Counter example for $\int_\mathbb{R} f_nd\mu\rightarrow\int_\mathbb{R} fd\mu$

Question

Assume $\{f_n\}$ and $f$ are Lebesgue measurable. Let $f_n$ be integrable $\forall n$, and assume $f_n\rightarrow f$ uniformly on $\mathbb{R}$. Assume $f$ is integral. Is it true that $\int_\mathbb{R} f_nd\mu\rightarrow\int_\mathbb{R} fd\mu$?
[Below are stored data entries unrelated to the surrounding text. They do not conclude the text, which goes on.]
### src/rtl/tick_rate_scheduler.sv
// Programmable tick-enable generator: divides the system clock into single-cycle ticks
// with run/stop, single-step and period-aligned divisor reconfiguration.
module tick_rate_scheduler #(
    parameter int DIV_WIDTH   = 24,
    parameter int DEFAULT_DIV = 3333333,
    parameter int FRAME_WIDTH = 16
) (
    input  logic                   clk_in,
    input  logic                   reset_n,
    input  logic                   run,
    input  logic                   step,
    input  logic                   cfg_valid,
    input  logic [DIV_WIDTH-1:0]   cfg_div,
    output logic                   cfg_ready,
    output logic                   cfg_err,
    output logic                   tick,
    output logic                   phase,
    output logic [FRAME_WIDTH-1:0] frame_count,
    output logic [1:0]             state
);

    localparam logic [1:0] ST_IDLE = 2'd0;
    localparam logic [1:0] ST_RUN  = 2'd1;
    localparam logic [1:0] ST_PEND = 2'd2;

    localparam logic [DIV_WIDTH-1:0] DIV_ZERO = {DIV_WIDTH{1'b0}};
    localparam logic [DIV_WIDTH-1:0] DIV_ONE  = DIV_WIDTH'(1);
    localparam logic [DIV_WIDTH-1:0] DIV_TWO  = DIV_WIDTH'(2);
    localparam logic [DIV_WIDTH-1:0] DIV_DEF  = DIV_WIDTH'(DEFAULT_DIV);

    logic [1:0]             state_r;
    logic [1:0]             state_nxt_s;
    logic [DIV_WIDTH-1:0]   counter_r;
    logic [DIV_WIDTH-1:0]   counter_nxt_s;
    logic [DIV_WIDTH-1:0]   active_div_r;
    logic [DIV_WIDTH-1:0]   active_div_nxt_s;
    logic [DIV_WIDTH-1:0]   pending_r;
    logic [DIV_WIDTH-1:0]   pending_nxt_s;
    logic                   tick_r;
    logic                   tick_nxt_s;
    logic                   phase_r;
    logic [FRAME_WIDTH-1:0] frame_count_r;
    logic                   cfg_err_r;
    logic                   cfg_ready_r;

    logic cfg_fire_s;
    logic cfg_bad_s;
    logic cfg_take_s;
    logic terminal_s;

    assign cfg_fire_s = cfg_valid & cfg_ready_r;
    assign cfg_bad_s  = (cfg_div < DIV_TWO);
    assign cfg_take_s = cfg_fire_s & ~cfg_bad_s;
    assign terminal_s = (counter_r == (active_div_r - DIV_ONE));

    // State register
    always_ff @(posedge clk_in or negedge reset_n) begin
        if (!reset_n) begin
            state_r <= ST_IDLE;
        end else begin
            state_r <= state_nxt_s;
        end
    end

    // Next-state decode; the unused encoding falls back to IDLE
    always_comb begin
        state_nxt_s = ST_IDLE;
        case (state_r)
            ST_IDLE: begin
                if (run) state_nxt_s = ST_RUN;
                else     state_nxt_s = ST_IDLE;
            end
            ST_RUN: begin
                if (!run)           state_nxt_s = ST_IDLE;
                else if (cfg_take_s) state_nxt_s = ST_PEND;
                else                 state_nxt_s = ST_RUN;
            end
            ST_PEND: begin
                if (!run)           state_nxt_s = ST_IDLE;
                else if (terminal_s) state_nxt_s = ST_RUN;
                else                 state_nxt_s = ST_PEND;
            end
            default: state_nxt_s = ST_IDLE;
        endcase
    end

    // Counter, divisor and tick decode; a divisor taken while run drops goes straight to active
    always_comb begin
        counter_nxt_s    = counter_r;
        active_div_nxt_s = active_div_r;
        pending_nxt_s    = pending_r;
        tick_nxt_s       = 1'b0;
        case (state_r)
            ST_IDLE: begin
                counter_nxt_s = DIV_ZERO;
                if (cfg_take_s) active_div_nxt_s = cfg_div;
                else            active_div_nxt_s = active_div_r;
                if (!run && step) tick_nxt_s = 1'b1;
                else              tick_nxt_s = 1'b0;
            end
            ST_RUN: begin
                if (!run) begin
                    counter_nxt_s = DIV_ZERO;
                    if (cfg_take_s) active_div_nxt_s = cfg_div;
                    else            active_div_nxt_s = active_div_r;
                end else begin
                    if (terminal_s) begin
                        counter_nxt_s = DIV_ZERO;
                        tick_nxt_s    = 1'b1;
                    end else begin
                        counter_nxt_s = counter_r + DIV_ONE;
                        tick_nxt_s    = 1'b0;
                    end
                    if (cfg_take_s) pending_nxt_s = cfg_div;
                    else            pending_nxt_s = pending_r;
                end
            end
            ST_PEND: begin
                if (!run) begin
                    counter_nxt_s    = DIV_ZERO;
                    active_div_nxt_s = pending_r;
                end else if (terminal_s) begin
                    counter_nxt_s    = DIV_ZERO;
                    active_div_nxt_s = pending_r;
                    tick_nxt_s       = 1'b1;
                end else begin
                    counter_nxt_s    = counter_r + DIV_ONE;
                end
            end
            default: begin
                counter_nxt_s = DIV_ZERO;
            end
        endcase
    end

    // Datapath and registered outputs
    always_ff @(posedge clk_in or negedge reset_n) begin
        if (!reset_n) begin
            counter_r     <= DIV_ZERO;
            active_div_r  <= DIV_DEF;
            pending_r     <= DIV_ZERO;
            tick_r        <= 1'b0;
            phase_r       <= 1'b0;
            frame_count_r <= {FRAME_WIDTH{1'b0}};
            cfg_err_r     <= 1'b0;
            cfg_ready_r   <= 1'b1;
        end else begin
            counter_r     <= counter_nxt_s;
            active_div_r  <= active_div_nxt_s;
            pending_r     <= pending_nxt_s;
            tick_r        <= tick_nxt_s;
            phase_r       <= phase_r ^ tick_nxt_s;
            frame_count_r <= frame_count_r + FRAME_WIDTH'(tick_nxt_s);
            cfg_err_r     <= cfg_fire_s & cfg_bad_s;
            cfg_ready_r   <= (state_nxt_s != ST_PEND);
        end
    end

    assign state       = state_r;
    assign tick        = tick_r;
    assign phase       = phase_r;
    assign frame_count = frame_count_r;
    assign cfg_err     = cfg_err_r;
    assign cfg_ready   = cfg_ready_r;

endmodule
*I claim no (because I have problem with proving $\epsilon\times\mu(\mathbb{R})$ being finite if the above statement is true.) However, I can't come up with a counter example...

Answer 1

Consider the "melting ice cube" example (I like to have little mnemonics for remembering useful counterexmples): let $f_n := \frac{1}{n} \chi_{[0,n]}$. Then $f_n$ converges uniformly to zero, but $\int f_n = 1$ for all $n$, and so $$ \lim_{n\to \infty} \int f_n = 1 \ne 0 = \int \lim_{n\to\infty} f_n. $$ Note that if $\mu(X)$ is finite, then uniform convergence is good enough to get convergence in $L^1$ (which is, more or less, what you are trying to do).

Answer 2

Have $f_n$ equal to $\frac{1}{n}$ over $[a_n,a_n+n]$. The $a_1<a_2<a_3<...$'s are so chosen that the intervals will have no intersection.

Now, each $f_n$ integrates to 1 over $R$. However, the limit, which is the zero function, has an integral of zero.